Full Circle

December 6th, 2007

So we have come full circle. I think this time however we should ask ourselves a slightly different question. Instead of is there a difference between video art and artful video, we should be asking what is the difference between video art and artful video? Answering it still won’t be any easier. I don’t think there exists a straight answer for that question. In some ways it will always be subjective, and relative cause we’re all just a bunch of crazy people, with crazy minds that think too much!

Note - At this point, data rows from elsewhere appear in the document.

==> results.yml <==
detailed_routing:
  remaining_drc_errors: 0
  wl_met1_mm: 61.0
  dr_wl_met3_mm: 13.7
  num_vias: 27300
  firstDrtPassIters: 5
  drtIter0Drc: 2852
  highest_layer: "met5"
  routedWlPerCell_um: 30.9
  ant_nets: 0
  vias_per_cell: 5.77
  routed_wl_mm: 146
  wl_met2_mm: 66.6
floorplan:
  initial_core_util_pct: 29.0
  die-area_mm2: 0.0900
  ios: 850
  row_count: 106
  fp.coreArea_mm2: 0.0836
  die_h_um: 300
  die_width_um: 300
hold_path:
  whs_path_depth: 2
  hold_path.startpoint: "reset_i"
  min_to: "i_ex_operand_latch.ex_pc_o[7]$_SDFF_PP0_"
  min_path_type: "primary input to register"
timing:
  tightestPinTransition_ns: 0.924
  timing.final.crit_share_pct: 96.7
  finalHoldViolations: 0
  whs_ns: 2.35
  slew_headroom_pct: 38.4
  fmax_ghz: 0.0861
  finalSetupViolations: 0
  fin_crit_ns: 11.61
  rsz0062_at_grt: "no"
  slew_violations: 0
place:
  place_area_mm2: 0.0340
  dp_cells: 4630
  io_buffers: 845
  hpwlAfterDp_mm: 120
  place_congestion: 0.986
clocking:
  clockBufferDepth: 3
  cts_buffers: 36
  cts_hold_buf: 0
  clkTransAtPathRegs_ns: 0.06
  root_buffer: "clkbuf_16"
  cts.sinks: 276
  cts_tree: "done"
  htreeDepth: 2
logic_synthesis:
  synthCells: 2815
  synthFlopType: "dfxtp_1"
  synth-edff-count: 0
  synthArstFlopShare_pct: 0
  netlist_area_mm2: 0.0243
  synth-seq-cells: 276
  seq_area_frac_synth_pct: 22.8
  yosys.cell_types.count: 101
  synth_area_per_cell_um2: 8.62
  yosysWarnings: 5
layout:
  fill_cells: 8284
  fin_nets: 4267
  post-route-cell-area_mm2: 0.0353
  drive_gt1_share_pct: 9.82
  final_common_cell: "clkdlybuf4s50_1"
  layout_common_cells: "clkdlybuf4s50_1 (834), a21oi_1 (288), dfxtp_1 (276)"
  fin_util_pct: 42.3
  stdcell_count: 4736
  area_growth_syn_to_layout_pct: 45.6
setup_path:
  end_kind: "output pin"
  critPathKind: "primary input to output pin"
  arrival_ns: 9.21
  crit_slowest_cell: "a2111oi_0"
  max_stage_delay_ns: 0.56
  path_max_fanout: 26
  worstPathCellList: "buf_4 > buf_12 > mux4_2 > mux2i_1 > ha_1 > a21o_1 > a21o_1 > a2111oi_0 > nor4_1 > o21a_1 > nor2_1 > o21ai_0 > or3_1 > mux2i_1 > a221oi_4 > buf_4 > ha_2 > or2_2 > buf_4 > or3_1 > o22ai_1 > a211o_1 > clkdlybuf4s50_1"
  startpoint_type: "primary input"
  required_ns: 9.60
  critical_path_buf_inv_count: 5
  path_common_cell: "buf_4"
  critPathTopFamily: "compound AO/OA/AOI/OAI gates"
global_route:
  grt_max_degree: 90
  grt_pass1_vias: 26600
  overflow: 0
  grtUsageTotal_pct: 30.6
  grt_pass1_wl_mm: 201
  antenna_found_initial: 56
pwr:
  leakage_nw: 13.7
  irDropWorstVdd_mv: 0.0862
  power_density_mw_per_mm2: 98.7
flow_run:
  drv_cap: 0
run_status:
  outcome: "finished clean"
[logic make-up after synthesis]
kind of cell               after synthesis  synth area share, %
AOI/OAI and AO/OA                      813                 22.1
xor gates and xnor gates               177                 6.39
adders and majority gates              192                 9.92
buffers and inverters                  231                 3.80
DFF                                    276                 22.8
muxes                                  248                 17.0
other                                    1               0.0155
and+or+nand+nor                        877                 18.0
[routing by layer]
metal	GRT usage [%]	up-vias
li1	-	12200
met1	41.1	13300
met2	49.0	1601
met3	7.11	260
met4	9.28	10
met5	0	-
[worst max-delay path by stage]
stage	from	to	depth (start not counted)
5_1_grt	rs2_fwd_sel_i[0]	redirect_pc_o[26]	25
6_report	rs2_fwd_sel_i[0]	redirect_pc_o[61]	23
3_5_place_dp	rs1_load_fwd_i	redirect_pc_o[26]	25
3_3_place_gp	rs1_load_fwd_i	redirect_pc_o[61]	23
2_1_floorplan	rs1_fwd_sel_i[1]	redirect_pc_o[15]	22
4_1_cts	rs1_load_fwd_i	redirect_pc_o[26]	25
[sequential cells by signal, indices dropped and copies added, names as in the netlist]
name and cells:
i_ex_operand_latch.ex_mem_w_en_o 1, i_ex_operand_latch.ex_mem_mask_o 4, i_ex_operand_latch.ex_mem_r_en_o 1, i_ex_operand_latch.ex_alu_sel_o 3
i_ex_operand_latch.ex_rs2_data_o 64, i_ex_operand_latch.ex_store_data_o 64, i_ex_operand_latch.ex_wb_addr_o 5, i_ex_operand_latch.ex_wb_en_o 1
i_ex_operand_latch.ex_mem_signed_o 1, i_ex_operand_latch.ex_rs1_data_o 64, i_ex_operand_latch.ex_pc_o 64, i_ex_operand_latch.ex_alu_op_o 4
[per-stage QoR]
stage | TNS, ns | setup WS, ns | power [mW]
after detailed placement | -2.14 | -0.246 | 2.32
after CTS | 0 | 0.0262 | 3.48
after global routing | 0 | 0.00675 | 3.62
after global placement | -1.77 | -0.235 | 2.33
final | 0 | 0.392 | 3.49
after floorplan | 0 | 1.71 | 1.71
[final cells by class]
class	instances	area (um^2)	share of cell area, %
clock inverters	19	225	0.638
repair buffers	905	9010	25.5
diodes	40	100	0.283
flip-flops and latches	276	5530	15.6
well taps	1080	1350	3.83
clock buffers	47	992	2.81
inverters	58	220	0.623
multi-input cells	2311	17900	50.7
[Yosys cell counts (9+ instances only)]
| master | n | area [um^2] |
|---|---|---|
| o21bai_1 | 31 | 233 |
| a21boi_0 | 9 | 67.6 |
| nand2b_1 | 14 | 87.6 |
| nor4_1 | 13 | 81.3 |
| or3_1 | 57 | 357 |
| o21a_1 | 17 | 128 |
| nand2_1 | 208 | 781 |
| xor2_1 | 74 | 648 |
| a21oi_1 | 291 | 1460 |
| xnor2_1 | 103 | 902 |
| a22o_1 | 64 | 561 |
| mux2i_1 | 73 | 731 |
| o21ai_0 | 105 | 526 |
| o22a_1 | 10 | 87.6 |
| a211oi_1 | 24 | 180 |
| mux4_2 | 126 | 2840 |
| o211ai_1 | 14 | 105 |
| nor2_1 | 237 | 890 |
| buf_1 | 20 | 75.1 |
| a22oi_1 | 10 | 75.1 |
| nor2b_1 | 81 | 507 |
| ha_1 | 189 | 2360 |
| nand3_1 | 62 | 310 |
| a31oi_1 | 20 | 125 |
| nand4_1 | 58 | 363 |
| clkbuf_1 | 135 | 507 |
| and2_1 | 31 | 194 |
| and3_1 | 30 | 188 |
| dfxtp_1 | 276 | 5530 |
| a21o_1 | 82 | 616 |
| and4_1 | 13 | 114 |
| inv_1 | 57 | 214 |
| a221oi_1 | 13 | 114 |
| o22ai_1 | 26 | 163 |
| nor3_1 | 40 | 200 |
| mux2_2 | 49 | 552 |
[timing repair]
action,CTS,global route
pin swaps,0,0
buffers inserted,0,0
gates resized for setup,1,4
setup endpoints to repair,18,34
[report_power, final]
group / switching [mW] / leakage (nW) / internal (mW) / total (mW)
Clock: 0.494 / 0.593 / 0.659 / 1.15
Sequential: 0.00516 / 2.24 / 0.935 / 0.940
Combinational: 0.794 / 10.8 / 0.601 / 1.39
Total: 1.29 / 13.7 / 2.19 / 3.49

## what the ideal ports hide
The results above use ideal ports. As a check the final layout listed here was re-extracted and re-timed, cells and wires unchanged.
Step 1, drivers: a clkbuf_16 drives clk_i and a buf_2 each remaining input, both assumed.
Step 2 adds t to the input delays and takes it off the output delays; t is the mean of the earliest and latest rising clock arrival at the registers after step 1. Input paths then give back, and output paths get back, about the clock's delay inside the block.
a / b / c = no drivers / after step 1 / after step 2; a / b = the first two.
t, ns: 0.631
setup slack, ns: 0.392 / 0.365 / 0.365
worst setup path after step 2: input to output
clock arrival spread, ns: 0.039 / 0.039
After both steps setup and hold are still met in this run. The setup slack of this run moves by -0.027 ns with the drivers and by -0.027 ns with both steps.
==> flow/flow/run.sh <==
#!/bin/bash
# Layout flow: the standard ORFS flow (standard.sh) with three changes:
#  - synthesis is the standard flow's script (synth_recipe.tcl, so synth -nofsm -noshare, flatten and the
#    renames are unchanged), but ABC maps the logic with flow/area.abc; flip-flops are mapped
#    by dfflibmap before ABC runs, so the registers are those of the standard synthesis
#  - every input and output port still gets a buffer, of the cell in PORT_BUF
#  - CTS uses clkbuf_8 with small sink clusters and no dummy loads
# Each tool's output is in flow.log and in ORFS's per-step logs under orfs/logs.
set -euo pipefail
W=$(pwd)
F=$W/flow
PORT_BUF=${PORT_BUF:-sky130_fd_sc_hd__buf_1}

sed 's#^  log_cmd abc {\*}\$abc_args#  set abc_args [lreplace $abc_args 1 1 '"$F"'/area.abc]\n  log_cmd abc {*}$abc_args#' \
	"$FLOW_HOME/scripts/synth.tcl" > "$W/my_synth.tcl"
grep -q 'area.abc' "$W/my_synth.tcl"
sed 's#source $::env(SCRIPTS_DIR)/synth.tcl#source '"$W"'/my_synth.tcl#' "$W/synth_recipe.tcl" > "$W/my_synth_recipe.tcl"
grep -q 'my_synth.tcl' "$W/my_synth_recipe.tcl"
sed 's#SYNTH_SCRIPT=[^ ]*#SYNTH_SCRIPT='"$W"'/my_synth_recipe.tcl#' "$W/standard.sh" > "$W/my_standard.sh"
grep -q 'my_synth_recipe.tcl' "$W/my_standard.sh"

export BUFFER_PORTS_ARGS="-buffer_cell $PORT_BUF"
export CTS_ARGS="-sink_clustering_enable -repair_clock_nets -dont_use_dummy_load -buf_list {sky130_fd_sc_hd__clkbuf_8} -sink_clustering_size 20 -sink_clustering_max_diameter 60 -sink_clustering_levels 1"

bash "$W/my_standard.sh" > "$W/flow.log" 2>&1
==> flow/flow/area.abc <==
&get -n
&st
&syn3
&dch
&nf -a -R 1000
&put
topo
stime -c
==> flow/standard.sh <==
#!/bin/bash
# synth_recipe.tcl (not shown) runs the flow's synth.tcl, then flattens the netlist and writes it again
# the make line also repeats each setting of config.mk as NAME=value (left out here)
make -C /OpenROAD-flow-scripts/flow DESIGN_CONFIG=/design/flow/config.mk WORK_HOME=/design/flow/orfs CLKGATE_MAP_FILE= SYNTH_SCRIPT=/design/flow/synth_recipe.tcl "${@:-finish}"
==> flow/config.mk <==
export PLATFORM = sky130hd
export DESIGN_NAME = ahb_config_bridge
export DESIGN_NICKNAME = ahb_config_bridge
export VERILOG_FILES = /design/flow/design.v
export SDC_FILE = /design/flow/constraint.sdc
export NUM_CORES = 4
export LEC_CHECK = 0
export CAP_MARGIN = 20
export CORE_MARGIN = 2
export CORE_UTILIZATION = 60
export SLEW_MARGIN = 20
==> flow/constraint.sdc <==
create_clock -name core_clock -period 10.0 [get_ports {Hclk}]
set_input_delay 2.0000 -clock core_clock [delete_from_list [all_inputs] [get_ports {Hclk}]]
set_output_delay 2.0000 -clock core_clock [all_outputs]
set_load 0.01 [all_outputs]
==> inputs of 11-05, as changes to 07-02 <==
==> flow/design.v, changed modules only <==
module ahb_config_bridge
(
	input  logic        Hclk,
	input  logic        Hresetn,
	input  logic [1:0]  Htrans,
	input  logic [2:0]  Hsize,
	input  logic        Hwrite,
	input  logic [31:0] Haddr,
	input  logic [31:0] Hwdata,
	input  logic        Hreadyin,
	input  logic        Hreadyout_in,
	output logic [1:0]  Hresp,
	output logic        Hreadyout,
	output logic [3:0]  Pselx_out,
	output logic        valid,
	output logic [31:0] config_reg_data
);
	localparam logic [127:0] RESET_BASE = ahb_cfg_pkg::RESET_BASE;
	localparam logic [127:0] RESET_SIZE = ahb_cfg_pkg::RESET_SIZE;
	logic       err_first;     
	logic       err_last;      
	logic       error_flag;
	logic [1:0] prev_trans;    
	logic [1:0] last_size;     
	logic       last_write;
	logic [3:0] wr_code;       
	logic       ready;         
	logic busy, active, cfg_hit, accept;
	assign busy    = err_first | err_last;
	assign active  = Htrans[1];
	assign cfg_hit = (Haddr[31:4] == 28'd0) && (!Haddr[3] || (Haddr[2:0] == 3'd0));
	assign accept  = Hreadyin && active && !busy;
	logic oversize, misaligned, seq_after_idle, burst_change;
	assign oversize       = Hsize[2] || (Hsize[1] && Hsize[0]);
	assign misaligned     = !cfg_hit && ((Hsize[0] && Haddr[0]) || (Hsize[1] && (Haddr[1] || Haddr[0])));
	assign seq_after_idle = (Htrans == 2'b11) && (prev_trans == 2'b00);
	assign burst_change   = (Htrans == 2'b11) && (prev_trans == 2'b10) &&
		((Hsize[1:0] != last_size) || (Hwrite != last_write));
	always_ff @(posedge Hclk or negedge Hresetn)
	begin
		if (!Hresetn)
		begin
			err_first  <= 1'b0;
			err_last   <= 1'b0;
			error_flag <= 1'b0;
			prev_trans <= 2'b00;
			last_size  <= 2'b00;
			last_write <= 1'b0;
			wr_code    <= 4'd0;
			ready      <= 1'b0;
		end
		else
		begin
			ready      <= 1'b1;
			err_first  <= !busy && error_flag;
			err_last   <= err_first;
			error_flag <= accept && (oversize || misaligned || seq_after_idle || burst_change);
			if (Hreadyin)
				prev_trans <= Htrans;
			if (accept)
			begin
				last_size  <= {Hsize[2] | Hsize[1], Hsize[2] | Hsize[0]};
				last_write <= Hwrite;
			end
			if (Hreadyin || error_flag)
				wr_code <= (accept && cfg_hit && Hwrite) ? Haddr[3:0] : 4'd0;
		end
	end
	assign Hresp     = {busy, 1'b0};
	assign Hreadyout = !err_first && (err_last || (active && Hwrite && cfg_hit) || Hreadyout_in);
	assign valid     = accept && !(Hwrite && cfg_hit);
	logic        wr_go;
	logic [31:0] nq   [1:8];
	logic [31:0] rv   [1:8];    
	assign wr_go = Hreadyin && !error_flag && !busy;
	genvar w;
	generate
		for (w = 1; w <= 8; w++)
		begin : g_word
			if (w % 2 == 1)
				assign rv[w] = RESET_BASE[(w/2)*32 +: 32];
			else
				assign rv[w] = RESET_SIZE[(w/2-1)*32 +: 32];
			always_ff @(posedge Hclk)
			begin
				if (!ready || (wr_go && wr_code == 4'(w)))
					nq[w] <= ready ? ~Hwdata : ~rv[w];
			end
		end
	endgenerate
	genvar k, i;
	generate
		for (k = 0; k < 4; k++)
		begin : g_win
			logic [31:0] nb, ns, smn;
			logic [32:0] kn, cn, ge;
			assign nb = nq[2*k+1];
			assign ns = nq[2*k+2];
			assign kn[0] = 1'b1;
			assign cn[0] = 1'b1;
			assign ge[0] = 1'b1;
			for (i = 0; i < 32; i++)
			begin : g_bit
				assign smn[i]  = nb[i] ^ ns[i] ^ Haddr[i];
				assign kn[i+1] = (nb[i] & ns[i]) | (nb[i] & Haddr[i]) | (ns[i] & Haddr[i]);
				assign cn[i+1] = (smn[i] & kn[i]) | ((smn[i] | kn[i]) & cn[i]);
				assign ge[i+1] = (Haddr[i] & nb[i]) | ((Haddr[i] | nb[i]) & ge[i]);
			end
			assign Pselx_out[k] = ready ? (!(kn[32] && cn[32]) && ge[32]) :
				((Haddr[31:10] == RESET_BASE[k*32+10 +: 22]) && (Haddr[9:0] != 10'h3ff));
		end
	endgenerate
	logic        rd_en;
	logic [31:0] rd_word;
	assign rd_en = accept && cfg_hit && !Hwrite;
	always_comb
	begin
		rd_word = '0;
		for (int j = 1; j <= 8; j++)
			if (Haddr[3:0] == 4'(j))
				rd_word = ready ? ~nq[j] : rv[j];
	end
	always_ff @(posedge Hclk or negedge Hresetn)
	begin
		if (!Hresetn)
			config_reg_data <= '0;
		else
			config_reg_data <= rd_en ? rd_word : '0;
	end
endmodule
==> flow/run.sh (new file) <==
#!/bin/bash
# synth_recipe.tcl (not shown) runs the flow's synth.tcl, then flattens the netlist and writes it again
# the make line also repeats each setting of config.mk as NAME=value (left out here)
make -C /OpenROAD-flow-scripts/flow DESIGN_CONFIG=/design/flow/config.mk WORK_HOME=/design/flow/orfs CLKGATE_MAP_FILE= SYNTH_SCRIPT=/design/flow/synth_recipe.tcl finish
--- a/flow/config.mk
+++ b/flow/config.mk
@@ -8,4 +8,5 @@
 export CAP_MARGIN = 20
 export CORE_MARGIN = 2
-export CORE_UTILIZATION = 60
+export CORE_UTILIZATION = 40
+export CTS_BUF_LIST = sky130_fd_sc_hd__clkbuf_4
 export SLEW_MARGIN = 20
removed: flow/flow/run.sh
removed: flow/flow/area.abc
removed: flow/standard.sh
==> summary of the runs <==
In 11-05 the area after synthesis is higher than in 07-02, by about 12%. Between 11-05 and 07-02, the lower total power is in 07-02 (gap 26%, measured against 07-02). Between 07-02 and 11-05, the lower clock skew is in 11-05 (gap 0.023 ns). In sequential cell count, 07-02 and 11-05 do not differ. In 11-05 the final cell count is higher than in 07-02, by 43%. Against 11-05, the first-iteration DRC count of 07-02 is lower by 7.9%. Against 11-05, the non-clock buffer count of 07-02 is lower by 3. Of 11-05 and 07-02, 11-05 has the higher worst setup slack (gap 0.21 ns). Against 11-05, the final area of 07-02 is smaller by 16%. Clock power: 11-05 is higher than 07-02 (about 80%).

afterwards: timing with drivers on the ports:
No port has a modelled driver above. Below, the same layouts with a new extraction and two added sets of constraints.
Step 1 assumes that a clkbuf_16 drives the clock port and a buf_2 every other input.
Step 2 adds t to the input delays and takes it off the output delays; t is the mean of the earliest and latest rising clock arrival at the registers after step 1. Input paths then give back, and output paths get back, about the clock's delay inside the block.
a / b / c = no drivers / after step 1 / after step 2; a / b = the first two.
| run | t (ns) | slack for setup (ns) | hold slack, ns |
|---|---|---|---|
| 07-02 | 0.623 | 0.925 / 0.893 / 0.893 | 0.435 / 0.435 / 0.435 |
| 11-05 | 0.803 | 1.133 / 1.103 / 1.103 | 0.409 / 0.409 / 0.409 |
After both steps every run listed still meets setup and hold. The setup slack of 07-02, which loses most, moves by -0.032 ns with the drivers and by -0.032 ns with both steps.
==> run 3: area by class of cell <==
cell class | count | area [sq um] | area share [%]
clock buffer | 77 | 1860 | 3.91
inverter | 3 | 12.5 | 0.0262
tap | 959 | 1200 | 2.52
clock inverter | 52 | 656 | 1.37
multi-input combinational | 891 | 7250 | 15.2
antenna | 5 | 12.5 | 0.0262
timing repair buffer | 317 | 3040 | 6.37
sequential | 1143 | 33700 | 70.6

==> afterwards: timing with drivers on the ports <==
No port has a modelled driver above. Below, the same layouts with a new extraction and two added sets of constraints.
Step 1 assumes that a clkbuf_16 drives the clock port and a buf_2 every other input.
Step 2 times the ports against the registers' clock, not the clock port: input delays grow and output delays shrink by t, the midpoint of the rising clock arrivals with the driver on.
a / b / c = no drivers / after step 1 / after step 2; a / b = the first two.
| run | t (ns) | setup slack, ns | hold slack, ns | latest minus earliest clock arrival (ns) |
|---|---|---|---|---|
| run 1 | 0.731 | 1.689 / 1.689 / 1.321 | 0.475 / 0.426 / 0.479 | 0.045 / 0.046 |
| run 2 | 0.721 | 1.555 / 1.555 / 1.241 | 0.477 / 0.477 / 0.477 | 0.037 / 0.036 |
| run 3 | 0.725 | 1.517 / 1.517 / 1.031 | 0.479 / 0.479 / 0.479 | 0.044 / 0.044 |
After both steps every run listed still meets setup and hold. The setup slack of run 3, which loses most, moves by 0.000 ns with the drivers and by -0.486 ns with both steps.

When I started this class I had no idea what to expect because I had never explored video beyond film, documentary, and t.v. and that’s pretty much it. So Approaches to Video Art was a medium I knew nothing about. Beginning with German Expressionism we looked at Fritz Lang’s 1927 film Metropolis, and Oskar Schlemmer’s Triadic Ballet, not video art, but necessary to study as it set the historical time line for the emergence of film into video art. Around that same time period in the 1920’s and 1930’s, we explored Avant-Garde and Experimental Film looking at a series of short films including, Anemic Cinema by Marcel Duchamp, H2O by Ralph Steiner and Regen (Rain). These films show a development of the genre with experimentations in time and simplicity of content. Then there was Maya Deren and her experimental films of the 1940’s, which I thought were pretty exceptional, and in a documentary Jonas Mekas described this body of work as , “the holy grail of Avant-Garde.” She was able to transcend my state into one of dreamy sluggishness, that dream where you are being chased by someone or something and the harder you run the slower you go, you almost feel as though you can’t breath and you can’t move, like you’re running through water. She kind of sits right there in the middle of the two, in some ways she is video art, and others artful video. There are some intentions in the films that are clearly conceptual and images that are sculptural, but there also exists some form of narrative, even without words they still tell a story, and the length of time is longer, at least the length of an average short film.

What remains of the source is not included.